# [WORK ORDER]
Only the lines from the start of the entries through the line with "create_clock -name clk" are wanted; please output them exactly.

# [SOURCE RECORDS]
┌────────

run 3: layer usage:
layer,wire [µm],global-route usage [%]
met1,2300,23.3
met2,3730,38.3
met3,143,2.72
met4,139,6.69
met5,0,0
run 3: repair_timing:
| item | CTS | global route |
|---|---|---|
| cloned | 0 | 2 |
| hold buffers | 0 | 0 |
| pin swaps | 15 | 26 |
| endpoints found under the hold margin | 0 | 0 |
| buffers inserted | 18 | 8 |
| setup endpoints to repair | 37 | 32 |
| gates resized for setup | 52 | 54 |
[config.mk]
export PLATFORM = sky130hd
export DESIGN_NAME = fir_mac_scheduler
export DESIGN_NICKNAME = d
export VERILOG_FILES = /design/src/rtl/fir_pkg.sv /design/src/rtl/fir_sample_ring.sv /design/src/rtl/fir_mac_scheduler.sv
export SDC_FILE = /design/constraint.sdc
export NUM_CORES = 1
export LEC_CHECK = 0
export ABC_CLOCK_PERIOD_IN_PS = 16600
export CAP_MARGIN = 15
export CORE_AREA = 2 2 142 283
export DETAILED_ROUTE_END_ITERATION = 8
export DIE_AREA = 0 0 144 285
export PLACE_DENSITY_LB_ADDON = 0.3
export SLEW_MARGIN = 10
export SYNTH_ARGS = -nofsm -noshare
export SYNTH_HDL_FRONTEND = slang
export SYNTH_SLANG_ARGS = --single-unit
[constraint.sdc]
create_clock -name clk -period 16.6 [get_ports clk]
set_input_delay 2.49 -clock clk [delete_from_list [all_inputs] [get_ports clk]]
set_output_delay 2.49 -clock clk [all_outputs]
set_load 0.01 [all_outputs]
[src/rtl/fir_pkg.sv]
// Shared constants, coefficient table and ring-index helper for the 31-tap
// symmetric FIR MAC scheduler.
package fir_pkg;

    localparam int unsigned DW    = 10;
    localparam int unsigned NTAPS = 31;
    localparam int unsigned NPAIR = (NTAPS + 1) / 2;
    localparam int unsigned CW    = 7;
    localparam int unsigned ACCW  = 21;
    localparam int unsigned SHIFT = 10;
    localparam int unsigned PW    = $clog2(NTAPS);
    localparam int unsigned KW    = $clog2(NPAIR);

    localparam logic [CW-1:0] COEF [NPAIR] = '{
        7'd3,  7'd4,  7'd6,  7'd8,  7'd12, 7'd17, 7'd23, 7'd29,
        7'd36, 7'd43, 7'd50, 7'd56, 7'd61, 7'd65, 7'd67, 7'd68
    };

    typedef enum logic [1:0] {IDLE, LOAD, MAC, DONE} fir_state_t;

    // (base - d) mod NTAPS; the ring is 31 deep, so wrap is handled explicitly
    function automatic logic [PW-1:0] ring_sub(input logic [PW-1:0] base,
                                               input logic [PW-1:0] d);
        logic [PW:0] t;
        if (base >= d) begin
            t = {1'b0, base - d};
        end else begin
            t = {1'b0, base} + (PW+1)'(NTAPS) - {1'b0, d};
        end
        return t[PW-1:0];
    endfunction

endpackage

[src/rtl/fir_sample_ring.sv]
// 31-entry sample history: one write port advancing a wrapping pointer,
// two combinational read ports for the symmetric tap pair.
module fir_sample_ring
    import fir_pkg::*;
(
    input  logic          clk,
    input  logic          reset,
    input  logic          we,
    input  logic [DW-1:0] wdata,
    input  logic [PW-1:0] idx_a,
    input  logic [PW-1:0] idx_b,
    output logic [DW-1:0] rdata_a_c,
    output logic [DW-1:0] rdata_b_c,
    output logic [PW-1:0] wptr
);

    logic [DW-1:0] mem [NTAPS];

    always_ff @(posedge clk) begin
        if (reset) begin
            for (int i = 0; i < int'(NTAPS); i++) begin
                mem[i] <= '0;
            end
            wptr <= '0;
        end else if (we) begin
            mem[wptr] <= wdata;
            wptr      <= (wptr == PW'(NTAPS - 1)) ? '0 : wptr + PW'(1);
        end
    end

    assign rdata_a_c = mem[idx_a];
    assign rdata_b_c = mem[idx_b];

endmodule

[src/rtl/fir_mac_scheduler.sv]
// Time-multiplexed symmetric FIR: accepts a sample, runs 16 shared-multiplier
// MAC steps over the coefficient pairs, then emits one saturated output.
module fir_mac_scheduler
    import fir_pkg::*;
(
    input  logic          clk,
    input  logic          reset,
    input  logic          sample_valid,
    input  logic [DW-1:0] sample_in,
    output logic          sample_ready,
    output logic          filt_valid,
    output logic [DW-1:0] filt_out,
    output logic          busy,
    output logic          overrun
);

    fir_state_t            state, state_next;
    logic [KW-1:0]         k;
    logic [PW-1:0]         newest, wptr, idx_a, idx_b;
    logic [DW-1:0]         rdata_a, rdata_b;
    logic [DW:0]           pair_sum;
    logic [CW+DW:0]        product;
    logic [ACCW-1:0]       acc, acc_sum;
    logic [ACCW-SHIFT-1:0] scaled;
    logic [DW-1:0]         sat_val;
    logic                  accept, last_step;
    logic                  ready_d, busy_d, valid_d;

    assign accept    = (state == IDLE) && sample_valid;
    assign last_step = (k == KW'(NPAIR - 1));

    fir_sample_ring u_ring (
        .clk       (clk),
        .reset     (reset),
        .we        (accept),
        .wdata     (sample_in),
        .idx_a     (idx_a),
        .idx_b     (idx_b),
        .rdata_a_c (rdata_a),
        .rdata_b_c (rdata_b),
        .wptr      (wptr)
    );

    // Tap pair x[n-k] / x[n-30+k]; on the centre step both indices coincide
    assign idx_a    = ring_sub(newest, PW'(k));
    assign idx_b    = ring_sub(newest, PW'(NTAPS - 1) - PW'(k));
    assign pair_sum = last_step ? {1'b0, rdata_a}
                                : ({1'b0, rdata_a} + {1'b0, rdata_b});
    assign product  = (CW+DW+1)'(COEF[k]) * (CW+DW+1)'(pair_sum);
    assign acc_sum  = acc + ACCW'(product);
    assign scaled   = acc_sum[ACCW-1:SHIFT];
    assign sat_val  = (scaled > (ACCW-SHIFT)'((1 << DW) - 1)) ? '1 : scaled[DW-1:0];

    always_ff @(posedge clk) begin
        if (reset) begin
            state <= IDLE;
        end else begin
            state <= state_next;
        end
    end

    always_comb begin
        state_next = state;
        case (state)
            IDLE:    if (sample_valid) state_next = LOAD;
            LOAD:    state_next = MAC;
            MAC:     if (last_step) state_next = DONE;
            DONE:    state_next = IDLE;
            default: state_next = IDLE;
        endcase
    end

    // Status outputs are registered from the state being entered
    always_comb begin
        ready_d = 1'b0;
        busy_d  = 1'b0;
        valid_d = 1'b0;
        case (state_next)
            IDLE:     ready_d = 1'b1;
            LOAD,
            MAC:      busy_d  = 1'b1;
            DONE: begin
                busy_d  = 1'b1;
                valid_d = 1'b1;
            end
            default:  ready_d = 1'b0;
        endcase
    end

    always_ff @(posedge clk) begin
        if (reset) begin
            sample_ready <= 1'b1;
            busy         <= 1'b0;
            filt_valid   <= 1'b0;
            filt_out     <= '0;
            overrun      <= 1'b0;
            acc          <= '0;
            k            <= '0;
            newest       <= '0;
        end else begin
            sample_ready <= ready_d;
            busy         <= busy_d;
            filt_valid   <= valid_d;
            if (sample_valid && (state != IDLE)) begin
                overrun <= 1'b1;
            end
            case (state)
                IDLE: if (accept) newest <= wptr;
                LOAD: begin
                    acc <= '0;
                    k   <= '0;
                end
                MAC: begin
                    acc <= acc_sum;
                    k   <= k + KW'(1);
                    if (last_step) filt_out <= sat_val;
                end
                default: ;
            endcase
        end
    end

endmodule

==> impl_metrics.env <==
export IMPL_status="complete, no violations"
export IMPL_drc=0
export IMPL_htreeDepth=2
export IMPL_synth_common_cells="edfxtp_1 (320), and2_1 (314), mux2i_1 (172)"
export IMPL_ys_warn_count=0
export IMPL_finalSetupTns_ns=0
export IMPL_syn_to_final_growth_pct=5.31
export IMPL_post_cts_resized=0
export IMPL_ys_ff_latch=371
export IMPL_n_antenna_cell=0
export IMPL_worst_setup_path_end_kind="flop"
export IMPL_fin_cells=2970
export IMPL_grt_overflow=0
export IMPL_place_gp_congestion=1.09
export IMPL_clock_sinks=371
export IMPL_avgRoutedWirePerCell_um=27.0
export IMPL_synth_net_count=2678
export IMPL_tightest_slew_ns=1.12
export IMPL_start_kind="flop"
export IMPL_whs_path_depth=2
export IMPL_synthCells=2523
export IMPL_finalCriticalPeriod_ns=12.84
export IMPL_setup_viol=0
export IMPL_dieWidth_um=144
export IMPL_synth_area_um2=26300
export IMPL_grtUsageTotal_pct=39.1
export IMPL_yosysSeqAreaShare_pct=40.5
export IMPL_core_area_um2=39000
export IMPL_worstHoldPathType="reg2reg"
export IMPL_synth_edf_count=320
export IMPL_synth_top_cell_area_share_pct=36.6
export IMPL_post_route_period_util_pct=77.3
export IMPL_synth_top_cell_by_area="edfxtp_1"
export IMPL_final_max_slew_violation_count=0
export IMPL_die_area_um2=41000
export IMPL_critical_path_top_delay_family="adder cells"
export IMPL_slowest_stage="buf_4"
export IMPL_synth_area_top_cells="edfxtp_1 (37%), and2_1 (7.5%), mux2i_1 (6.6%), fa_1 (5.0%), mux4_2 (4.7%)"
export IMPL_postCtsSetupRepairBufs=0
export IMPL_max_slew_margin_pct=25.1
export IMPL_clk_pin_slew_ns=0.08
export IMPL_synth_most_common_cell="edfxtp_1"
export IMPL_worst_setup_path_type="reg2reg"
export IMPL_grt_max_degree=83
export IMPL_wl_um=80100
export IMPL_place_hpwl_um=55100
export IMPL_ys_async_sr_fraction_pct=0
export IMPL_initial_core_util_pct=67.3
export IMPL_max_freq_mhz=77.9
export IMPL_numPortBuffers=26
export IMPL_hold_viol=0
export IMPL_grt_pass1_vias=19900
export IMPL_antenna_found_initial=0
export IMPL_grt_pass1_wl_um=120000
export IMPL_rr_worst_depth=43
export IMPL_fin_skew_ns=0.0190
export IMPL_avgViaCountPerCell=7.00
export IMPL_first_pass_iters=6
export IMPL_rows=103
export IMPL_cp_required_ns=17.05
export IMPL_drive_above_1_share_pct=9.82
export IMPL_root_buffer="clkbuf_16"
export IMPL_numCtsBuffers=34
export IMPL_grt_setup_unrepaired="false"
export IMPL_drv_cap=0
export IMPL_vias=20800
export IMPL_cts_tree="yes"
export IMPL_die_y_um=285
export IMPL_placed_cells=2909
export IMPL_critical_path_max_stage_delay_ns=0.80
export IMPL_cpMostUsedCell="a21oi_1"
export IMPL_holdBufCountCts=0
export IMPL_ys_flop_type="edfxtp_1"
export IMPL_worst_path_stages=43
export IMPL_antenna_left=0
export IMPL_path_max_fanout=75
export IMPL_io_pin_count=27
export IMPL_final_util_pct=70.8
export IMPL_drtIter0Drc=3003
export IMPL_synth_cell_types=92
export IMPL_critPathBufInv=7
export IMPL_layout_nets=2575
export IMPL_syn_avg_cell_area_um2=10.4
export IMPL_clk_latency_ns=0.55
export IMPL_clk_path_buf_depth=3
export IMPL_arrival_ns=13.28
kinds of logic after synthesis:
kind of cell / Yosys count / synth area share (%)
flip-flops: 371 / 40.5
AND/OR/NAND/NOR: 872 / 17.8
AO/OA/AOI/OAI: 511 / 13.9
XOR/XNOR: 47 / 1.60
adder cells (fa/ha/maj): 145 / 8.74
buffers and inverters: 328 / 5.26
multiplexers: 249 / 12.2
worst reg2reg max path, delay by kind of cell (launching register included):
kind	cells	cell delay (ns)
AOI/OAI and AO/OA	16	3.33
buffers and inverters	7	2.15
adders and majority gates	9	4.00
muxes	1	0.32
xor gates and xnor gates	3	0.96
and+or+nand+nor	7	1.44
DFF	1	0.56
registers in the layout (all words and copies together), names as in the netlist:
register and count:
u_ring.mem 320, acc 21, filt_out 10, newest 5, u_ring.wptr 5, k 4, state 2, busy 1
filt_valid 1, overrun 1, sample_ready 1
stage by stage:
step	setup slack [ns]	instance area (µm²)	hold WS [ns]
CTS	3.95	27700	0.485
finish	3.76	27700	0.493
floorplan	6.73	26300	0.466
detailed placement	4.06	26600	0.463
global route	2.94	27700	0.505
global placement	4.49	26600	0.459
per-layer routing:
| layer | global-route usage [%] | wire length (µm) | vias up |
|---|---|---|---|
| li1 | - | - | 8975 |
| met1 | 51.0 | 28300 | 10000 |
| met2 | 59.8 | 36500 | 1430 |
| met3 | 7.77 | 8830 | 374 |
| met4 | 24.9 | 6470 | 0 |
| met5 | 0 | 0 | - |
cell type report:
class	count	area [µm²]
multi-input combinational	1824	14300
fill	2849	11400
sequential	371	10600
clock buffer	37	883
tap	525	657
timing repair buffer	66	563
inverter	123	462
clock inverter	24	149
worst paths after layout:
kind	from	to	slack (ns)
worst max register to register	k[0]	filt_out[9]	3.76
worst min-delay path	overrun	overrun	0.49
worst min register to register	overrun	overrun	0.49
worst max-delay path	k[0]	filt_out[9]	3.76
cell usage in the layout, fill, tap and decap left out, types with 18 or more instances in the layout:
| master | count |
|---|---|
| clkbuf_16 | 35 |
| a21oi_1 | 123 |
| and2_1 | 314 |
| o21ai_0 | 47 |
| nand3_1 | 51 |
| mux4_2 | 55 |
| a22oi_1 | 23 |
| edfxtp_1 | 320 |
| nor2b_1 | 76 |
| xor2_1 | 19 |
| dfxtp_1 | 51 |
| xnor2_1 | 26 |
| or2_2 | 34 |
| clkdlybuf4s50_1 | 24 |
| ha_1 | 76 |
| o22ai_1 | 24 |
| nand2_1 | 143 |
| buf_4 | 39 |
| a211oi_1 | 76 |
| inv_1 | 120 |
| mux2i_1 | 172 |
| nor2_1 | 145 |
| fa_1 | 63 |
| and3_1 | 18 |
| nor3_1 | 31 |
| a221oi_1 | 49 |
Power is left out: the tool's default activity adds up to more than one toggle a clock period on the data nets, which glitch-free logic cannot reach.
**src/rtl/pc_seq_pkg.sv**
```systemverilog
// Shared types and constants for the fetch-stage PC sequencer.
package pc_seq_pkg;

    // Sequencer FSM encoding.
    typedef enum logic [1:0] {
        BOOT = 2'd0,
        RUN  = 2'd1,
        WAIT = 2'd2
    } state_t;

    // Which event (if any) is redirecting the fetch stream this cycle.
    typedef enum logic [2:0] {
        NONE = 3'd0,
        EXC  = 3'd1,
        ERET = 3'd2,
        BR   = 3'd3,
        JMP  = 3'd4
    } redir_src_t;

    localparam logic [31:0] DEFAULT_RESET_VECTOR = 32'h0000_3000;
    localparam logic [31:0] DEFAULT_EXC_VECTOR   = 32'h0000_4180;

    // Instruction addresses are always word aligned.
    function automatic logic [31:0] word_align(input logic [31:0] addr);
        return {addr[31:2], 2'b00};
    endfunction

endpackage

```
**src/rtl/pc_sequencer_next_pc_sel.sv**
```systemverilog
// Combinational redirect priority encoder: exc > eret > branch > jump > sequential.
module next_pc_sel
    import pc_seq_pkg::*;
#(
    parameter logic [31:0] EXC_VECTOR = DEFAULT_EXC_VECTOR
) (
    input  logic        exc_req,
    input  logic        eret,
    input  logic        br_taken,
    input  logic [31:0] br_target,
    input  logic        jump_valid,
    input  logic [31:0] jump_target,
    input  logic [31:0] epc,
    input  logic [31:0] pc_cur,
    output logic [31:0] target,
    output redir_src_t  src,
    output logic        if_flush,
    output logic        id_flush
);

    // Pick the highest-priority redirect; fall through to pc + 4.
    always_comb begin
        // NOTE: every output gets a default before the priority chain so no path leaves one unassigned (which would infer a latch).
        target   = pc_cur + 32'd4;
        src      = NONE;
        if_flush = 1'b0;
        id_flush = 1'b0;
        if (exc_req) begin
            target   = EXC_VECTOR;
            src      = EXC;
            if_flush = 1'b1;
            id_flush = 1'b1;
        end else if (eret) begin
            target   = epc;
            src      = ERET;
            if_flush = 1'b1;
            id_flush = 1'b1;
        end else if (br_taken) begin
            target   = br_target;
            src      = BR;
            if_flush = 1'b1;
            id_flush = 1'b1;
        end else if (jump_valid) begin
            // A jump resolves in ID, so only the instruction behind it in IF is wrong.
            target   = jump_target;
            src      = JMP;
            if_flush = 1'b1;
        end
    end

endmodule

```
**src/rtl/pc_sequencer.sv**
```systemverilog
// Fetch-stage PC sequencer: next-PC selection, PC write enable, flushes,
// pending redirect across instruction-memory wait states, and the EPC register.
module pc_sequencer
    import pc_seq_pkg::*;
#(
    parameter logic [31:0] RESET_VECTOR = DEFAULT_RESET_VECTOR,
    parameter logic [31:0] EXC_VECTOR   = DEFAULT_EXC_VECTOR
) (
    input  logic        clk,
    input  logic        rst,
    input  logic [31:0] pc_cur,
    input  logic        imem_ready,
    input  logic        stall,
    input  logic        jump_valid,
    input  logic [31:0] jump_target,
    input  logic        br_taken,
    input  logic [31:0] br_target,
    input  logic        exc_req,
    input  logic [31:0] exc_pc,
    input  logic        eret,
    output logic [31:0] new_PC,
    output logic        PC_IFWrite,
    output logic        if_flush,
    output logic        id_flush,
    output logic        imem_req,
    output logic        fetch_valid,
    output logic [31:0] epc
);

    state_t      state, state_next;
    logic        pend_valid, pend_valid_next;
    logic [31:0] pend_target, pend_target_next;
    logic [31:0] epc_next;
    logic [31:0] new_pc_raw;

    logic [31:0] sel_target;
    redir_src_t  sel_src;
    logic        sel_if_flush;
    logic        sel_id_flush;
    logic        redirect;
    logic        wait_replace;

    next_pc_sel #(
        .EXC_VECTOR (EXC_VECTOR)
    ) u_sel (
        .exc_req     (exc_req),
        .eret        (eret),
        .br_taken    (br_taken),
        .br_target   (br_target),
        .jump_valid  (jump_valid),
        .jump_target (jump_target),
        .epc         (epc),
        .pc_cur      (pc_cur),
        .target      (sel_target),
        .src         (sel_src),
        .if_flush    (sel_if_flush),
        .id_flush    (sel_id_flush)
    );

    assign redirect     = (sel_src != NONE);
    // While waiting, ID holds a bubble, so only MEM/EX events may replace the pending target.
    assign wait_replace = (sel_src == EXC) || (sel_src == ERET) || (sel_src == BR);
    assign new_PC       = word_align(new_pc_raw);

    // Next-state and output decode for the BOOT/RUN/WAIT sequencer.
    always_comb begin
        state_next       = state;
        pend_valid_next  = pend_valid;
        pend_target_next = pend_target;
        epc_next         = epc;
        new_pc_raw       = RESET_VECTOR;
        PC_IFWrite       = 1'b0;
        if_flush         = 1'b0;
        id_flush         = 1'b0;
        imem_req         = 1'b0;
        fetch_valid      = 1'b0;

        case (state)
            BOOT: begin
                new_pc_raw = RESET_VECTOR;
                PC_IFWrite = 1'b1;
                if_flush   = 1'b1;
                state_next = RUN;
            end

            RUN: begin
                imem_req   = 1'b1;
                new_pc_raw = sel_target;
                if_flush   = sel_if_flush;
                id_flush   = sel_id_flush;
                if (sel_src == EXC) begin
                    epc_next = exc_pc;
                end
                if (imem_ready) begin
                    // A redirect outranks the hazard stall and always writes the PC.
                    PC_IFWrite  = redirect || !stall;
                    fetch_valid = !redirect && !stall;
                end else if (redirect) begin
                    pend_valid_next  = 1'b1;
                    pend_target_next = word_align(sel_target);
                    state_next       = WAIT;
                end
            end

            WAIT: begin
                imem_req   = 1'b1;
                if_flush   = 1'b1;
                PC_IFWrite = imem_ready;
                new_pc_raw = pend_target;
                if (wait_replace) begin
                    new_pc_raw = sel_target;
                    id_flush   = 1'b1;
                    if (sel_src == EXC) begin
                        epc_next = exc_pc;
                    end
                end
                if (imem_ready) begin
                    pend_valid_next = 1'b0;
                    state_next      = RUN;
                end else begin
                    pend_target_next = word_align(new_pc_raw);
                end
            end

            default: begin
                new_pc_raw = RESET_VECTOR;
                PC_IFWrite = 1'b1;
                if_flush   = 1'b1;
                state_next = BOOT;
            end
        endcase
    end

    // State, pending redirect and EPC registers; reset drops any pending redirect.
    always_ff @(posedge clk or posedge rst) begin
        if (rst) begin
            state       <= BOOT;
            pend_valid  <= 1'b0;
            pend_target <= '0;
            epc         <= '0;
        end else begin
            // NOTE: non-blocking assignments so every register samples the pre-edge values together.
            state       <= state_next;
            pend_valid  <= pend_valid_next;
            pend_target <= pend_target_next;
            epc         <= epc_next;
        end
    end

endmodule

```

└────────

# [RESPONSE]
run 3: layer usage:
layer,wire [µm],global-route usage [%]
met1,2300,23.3
met2,3730,38.3
met3,143,2.72
met4,139,6.69
met5,0,0
run 3: repair_timing:
| item | CTS | global route |
|---|---|---|
| cloned | 0 | 2 |
| hold buffers | 0 | 0 |
| pin swaps | 15 | 26 |
| endpoints found under the hold margin | 0 | 0 |
| buffers inserted | 18 | 8 |
| setup endpoints to repair | 37 | 32 |
| gates resized for setup | 52 | 54 |
[config.mk]
export PLATFORM = sky130hd
export DESIGN_NAME = fir_mac_scheduler
export DESIGN_NICKNAME = d
export VERILOG_FILES = /design/src/rtl/fir_pkg.sv /design/src/rtl/fir_sample_ring.sv /design/src/rtl/fir_mac_scheduler.sv
export SDC_FILE = /design/constraint.sdc
export NUM_CORES = 1
export LEC_CHECK = 0
export ABC_CLOCK_PERIOD_IN_PS = 16600
export CAP_MARGIN = 15
export CORE_AREA = 2 2 142 283
export DETAILED_ROUTE_END_ITERATION = 8
export DIE_AREA = 0 0 144 285
export PLACE_DENSITY_LB_ADDON = 0.3
export SLEW_MARGIN = 10
export SYNTH_ARGS = -nofsm -noshare
export SYNTH_HDL_FRONTEND = slang
export SYNTH_SLANG_ARGS = --single-unit
[constraint.sdc]
create_clock -name clk -period 16.6 [get_ports clk]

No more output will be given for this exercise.